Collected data
From an optimization exercise on the open Yosys and OpenROAD flow, aimed at small area, a short achievable clock period and few clock cycles; shortcuts taken in it are not production practice.
Only simulation tests tie the RTL to the original design; equivalence was not proved.
No activity file was given, so power comes from the tool's default toggle rates.

==> inputs of wip/delta <==
## ww_enc
module ww_enc #(
    parameter W = 32               
) (
    input  wire        clk,
    input  wire        rst,
    input  wire        in_valid,
    output wire        in_ready,
    input  wire [2:0]  in_op,
    input  wire        in_end,
    input  wire [31:0] in_data,
    output wire        out_valid,
    input  wire        out_ready,
    output wire [7:0]  out_data
);
    localparam [2:0] OP_ASCII = 3'd0,
                     OP_UTF8  = 3'd1,
                     OP_RAW   = 3'd2,
                     OP_SYM   = 3'd3,
                     OP_ALIGN = 3'd4;
    localparam C16 = 4,            
               C13 = 3,            
               C11 = 2,            
               C8  = 1,            
               C7  = 0;            
    reg         r_v;
    reg  [2:0]  r_op;
    reg         r_end;
    reg  [31:0] r_d;               
    reg         r_big;             
    reg         r_mid;             
    reg         r_byte;            
    reg  [1:0]  r_ph;              
    reg  [4:0]  r_c;               
    reg  [4:0]  r_lmax;            
    reg         in_value;          
    reg         x_v;
    reg  [15:0] x_chunk;           
    reg  [4:0]  x_len;             
    reg         x_wait;            
    reg  [W-1:0] q;
    reg  [5:0]   n;
    reg  [5:0]   m;
    reg          ov;               
    reg  [4:0]   rc;               
    wire first = !in_value;
    wire [3:0]  tx_len  = r_d[22:19];
    wire [10:0] tx_code = r_d[18:8];
    wire is_asc = (r_op == OP_ASCII);
    wire is_utf = (r_op == OP_UTF8);
    wire is_raw = (r_op == OP_RAW);
    wire is_sym = (r_op == OP_SYM);
    wire is_aln = r_op[2];
    reg  [3:0]  b_len;
    reg  [10:0] b_code;
    always @(*) begin
        b_len  = tx_len;
        b_code = tx_code;
        if (is_raw) begin
            b_len  = (r_end || r_d[7:0] != 8'd0) ? 4'd8 : 4'd0;
            b_code = r_end ? 11'd0 : {r_d[7:0], 3'b000};
        end
    end
    reg  [1:0]  t_len;
    reg  [2:0]  t_code;
    always @(*) begin
        t_len  = 2'd0;
        t_code = 3'b000;
        if (first) begin
  ...
clock: 6.0 ns
lec_check: 0
abc_area: 1
cap_margin: 20
core_margin: 2
core_utilization: 60
cts_buf_list: sky130_fd_sc_hd__clkbuf_4 sky130_fd_sc_hd__clkbuf_8
cts_cluster_size: 40
setup_slack_margin: 3.1
slew_margin: 20
synth_hierarchical: 1
synth_memory_max_bits: 16384
tns_end_percent: 10
run.sh (not shown) runs the stock make flow with config.mk's settings and CLKGATE_MAP_FILE= SYNTH_SCRIPT=/design/flow/synth_recipe.tcl, a recipe that flattens the netlist after the stock synthesis.
==> wip/cedar (differences from wip/delta) <==
SETUP_SLACK_MARGIN = 3.4   (was 3.1)
==> wip/tundra (differences from wip/delta) <==
--- a/flow/design.v
+++ b/flow/design.v
@@ -780,34 +780,35 @@
                C13 = 3,            
                C11 = 2,            
                C8  = 1,            
                C7  = 0;            
     reg         r_v;
     reg  [2:0]  r_op;
     reg         r_end;
-    reg  [31:0] r_d;               
+    reg  [31:0] r_d;
     reg         r_big;             
     reg         r_mid;             
     reg         r_byte;            
     reg  [1:0]  r_ph;              
     reg  [4:0]  r_c;               
-    reg  [4:0]  r_lmax;            
     reg         in_value;          
     reg         x_v;
     reg  [15:0] x_chunk;           
-    reg  [4:0]  x_len;             
+    reg  [4:0]  x_len;
     reg         x_wait;            
     reg  [W-1:0] q;
     reg  [5:0]   n;
     reg  [5:0]   m;
     reg          ov;               
     reg  [4:0]   rc;               
     wire first = !in_value;
-    wire [3:0]  tx_len  = r_d[22:19];
-    wire [10:0] tx_code = r_d[18:8];
+    wire [3:0]  tx_len;
+    wire [10:0] tx_code;
+    ww_txt_code u_txt (.utf(r_op[0]), .fin(r_end), .sym(r_d[7:0]),
+                       .len(tx_len), .code(tx_code));
     wire is_asc = (r_op == OP_ASCII);
     wire is_utf = (r_op == OP_UTF8);
     wire is_raw = (r_op == OP_RAW);
     wire is_sym = (r_op == OP_SYM);
     wire is_aln = r_op[2];
     reg  [3:0]  b_len;
     reg  [10:0] b_code;
@@ -845,39 +846,30 @@
         end else if (r_byte) begin
             s_chunk = {5'b11110, r_d[7:0], 3'd0};   s_len = 5'd13;
         end else begin
             s_chunk = {4'b1110, r_d[3:0], 8'd0};    s_len = 5'd8;
         end
     end
     wire last = !is_sym || r_ph == 2'd2 || (r_ph == 2'd0 && !r_big && !r_mid);
-    wire [2:0]  n_x   = n[2:0] + x_len[2:0];
+    wire [2:0]  n_x   = n[2:0] + (x_v ? x_len[2:0] : 3'd0);
     wire [2:0]  a_len = 3'd0 - n_x;
     wire [15:0] chunk = is_sym ? s_chunk : is_aln ? 16'd0 : {t_chunk, 2'd0};
     wire [4:0]  clen  = is_sym ? s_len : is_aln ? {2'd0, a_len}
                                        : {1'b0, b_len} + {3'd0, t_len};
     wire [4:0] rn = {m <= W - 16, m <= W - 13, m <= W - 11, m <= W - 8, m <= W - 7};
-    function [4:0] kind_lmax(input [4:0] c);
-        kind_lmax = ({5{c[C16]}} & 5'd16) | ({5{c[C13]}} & 5'd13) |
-                    ({5{c[C11]}} & 5'd11) | ({5{c[C8]}} & 5'd8) |
-                    ({5{c[C7]}} & 5'd7);
-    endfunction
-    wire [4:0] lmax = r_lmax;
+    wire [4:0] lmax = ({5{r_c[C16]}} & 5'd16) | ({5{r_c[C13]}} & 5'd13) |
+                      ({5{r_c[C11]}} & 5'd11) | ({5{r_c[C8]}} & 5'd8) |
+                      ({5{r_c[C7]}} & 5'd7);
     wire room_now = |(r_c & rn);
     wire room     = |(r_c & rc);
     wire adv   = r_v && !x_wait && room;
     wire r_go  = adv && last;
     assign in_ready = !r_v || r_go;
     wire   take     = in_valid && in_ready;
     wire        in_value_nx = (r_go && !r_op[2] && r_op != OP_SYM) ? !r_end : in_value;
-    wire [3:0]  in_tlen;
-    wire [10:0] in_tcode;
-    ww_txt_code u_txt (.utf(in_op[0]), .fin(in_end), .sym(in_data[7:0]),
-                       .len(in_tlen), .code(in_tcode));
-    wire        in_text = !in_op[2] && in_op != OP_SYM;
-    wire [31:0] in_d    = in_text ? {9'd0, in_tlen, in_tcode, in_data[7:0]} : in_data;
     wire        in_big  = |in_data[31:16];
     wire        in_mid  = |in_data[15:8];
     wire        in_byte = |in_data[7:4];
     wire [7:0]  in_b = in_data[7:0];
     wire        in_letter = !in_b[7] && in_b[6] && (in_b[4:0] != 5'd0) && (in_b[4:0] <= 5'd26);
     wire        in_digit  = (in_b[7:4] == 4'd3) && (in_b[3:0] <= 4'd9);
     wire        in_c7 = !in_end && (in_op == OP_ASCII ? (in_letter || in_digit) :
@@ -892,16 +884,16 @@
                        in_c8             ? 5'b00010 : 5'b00100;
     wire pop = ov && out_ready;
     assign out_valid = ov;
     assign out_data  = q[W-1:W-8];
     wire         x_in  = x_v && !x_wait;    
     wire [15:0]  x_bits = x_in ? x_chunk : 16'd0;
     wire [W-1:0] q_ins = q | ({x_bits, {(W-16){1'b0}}} >> n);
-    wire [5:0]   n_ins = n + (x_wait ? 6'd0 : {1'b0, x_len});
-    wire [5:0]   m_a   = n + {1'b0, x_len} + {1'b0, lmax};
+    wire [5:0]   n_ins = n + (x_in ? {1'b0, x_len} : 6'd0);
+    wire [5:0]   m_a   = n + (x_in ? {1'b0, x_len} : 6'd0) + {1'b0, lmax};
     wire [5:0]   m_b   = x_wait ? m : n_ins;
     wire [5:0]   m_adv = adv ? m_a : m_b;
     wire [5:0]   m_nx  = {m_adv[5:3] - {2'd0, pop}, m_adv[2:0]};
     wire [5:0]   n_nx  = {n_ins[5:3] - {2'd0, pop}, n_ins[2:0]};
     function [4:0] fits(input [5:0] v, input [1:0] k);
         fits = {v <= W - 16 + 8 * k, v <= W - 13 + 8 * k, v <= W - 11 + 8 * k,
                 v <= W - 8 + 8 * k,  v <= W - 7 + 8 * k};
@@ -914,48 +906,45 @@
     wire         ge8  = (n_ins >= 6'd8);
     wire         ge16 = (n_ins >= 6'd16);
     wire [4:0]   rc_nx = pop ? (ge16 ? f2 : f1) : (ge8 ? f1 : f0);
     always @(posedge clk) begin
         if (take) begin
             r_op   <= in_op;
             r_end  <= in_end;
-            r_d    <= in_d;
+            r_d    <= in_data;
             r_big  <= in_big;
             r_mid  <= in_mid;
             r_byte <= in_byte;
         end
         if (take) begin
-            r_c    <= in_c;
-            r_lmax <= kind_lmax(in_c);
-            r_ph   <= 2'd0;
+            r_c  <= in_c;
+            r_ph <= 2'd0;
         end else if (adv) begin
-            r_c    <= (r_ph == 2'd0 && r_big) ? 5'b10000 : 5'b00001;
-            r_lmax <= (r_ph == 2'd0 && r_big) ? 5'd16 : 5'd7;
+            r_c  <= (r_ph == 2'd0 && r_big) ? 5'b10000 : 5'b00001;
             r_ph <= (r_ph == 2'd0 && r_big) ? 2'd1 : 2'd2;
         end
         if (rst) begin
             r_v      <= 1'b0;
             in_value <= 1'b0;
             x_v      <= 1'b0;
             ov       <= 1'b0;
-            x_len    <= 5'd0;
             rc       <= 5'b11111;
             x_wait   <= 1'b0;
             n        <= 6'd0;
             m        <= 6'd0;
             q        <= {W{1'b0}};
         end else begin
             if (in_ready)
                 r_v <= in_valid;
             if (r_go && !r_op[2] && r_op != OP_SYM)
                 in_value <= !r_end;
             if (!x_wait) begin
                 x_v     <= adv;
                 x_chunk <= chunk;
-                x_len   <= adv ? clen : 5'd0;
+                x_len   <= clen;
                 x_wait  <= adv && !room_now && !out_ready;
             end else begin
                 x_wait  <= !pop;
             end
             m  <= m_nx;
             n  <= n_nx;
             ov <= (n_nx >= 6'd8);
CTS_BUF_LIST = unset   (was sky130_fd_sc_hd__clkbuf_4 sky130_fd_sc_hd__clkbuf_8)
CTS_CLUSTER_SIZE = unset   (was 40)
SETUP_SLACK_MARGIN = 2.6   (was 3.1)
==> qor summary <==
| metric | wip/cedar | wip/delta | wip/tundra |
|---|---|---|---|
| Outcome | no timing/DRC/antenna violations | no timing/DRC/antenna violations | no timing/DRC/antenna violations |
| Comb_multi_in | 1,163 | 1,162 | 1,057 |
| Starting density of the core | 60.8% | 60.8% | 60.8% |
| Sequential fraction of design power | 33.2% | 34.7% | 31.0% |
| Net count, final | 1,669 | 1,634 | 1,495 |
| Clock sink count | 125 | 125 | 121 |
| Hold path startpoint | q[6]$_SDFF_PP0_ | q[2]$_SDFF_PP0_ | q[1]$_SDFF_PP0_ |
| Post-route total power | 3.52 mW | 3.39 mW | 3.77 mW |
| Area enclosed by the die boundary | 17,700 µm² | 17,700 µm² | 17,000 µm² |
| Largest vdd supply drop | 0.258 mV | 0.223 mV | 0.288 mV |
| Met2 demand-to-capacity share in global routing | 58.9% | 56.8% | 54.6% |
| Combinational power share | 44.8% | 41.3% | 43.2% |
| Final critical path time including I/O delays and setup | 2860 ps | 3040 ps | 3420 ps |
| Post-place instance area | 10,500 µm² | 10,500 µm² | 10,000 µm² |
| Final weighted congestion in routability-driven placement | 1.01 | 0.981 | 1.05 |
Testbench counts of wip/delta, summed over its fixed seeds: cycles 7,403.
Testbench counts of wip/cedar, summed over its fixed seeds: cycles 7,403.
Testbench counts of wip/tundra, summed over its fixed seeds: cycles 7,403.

» **Task objective**:
If a line in the data above contains the string "counts", count it; then state only the total.

» **Exercise answer**:
3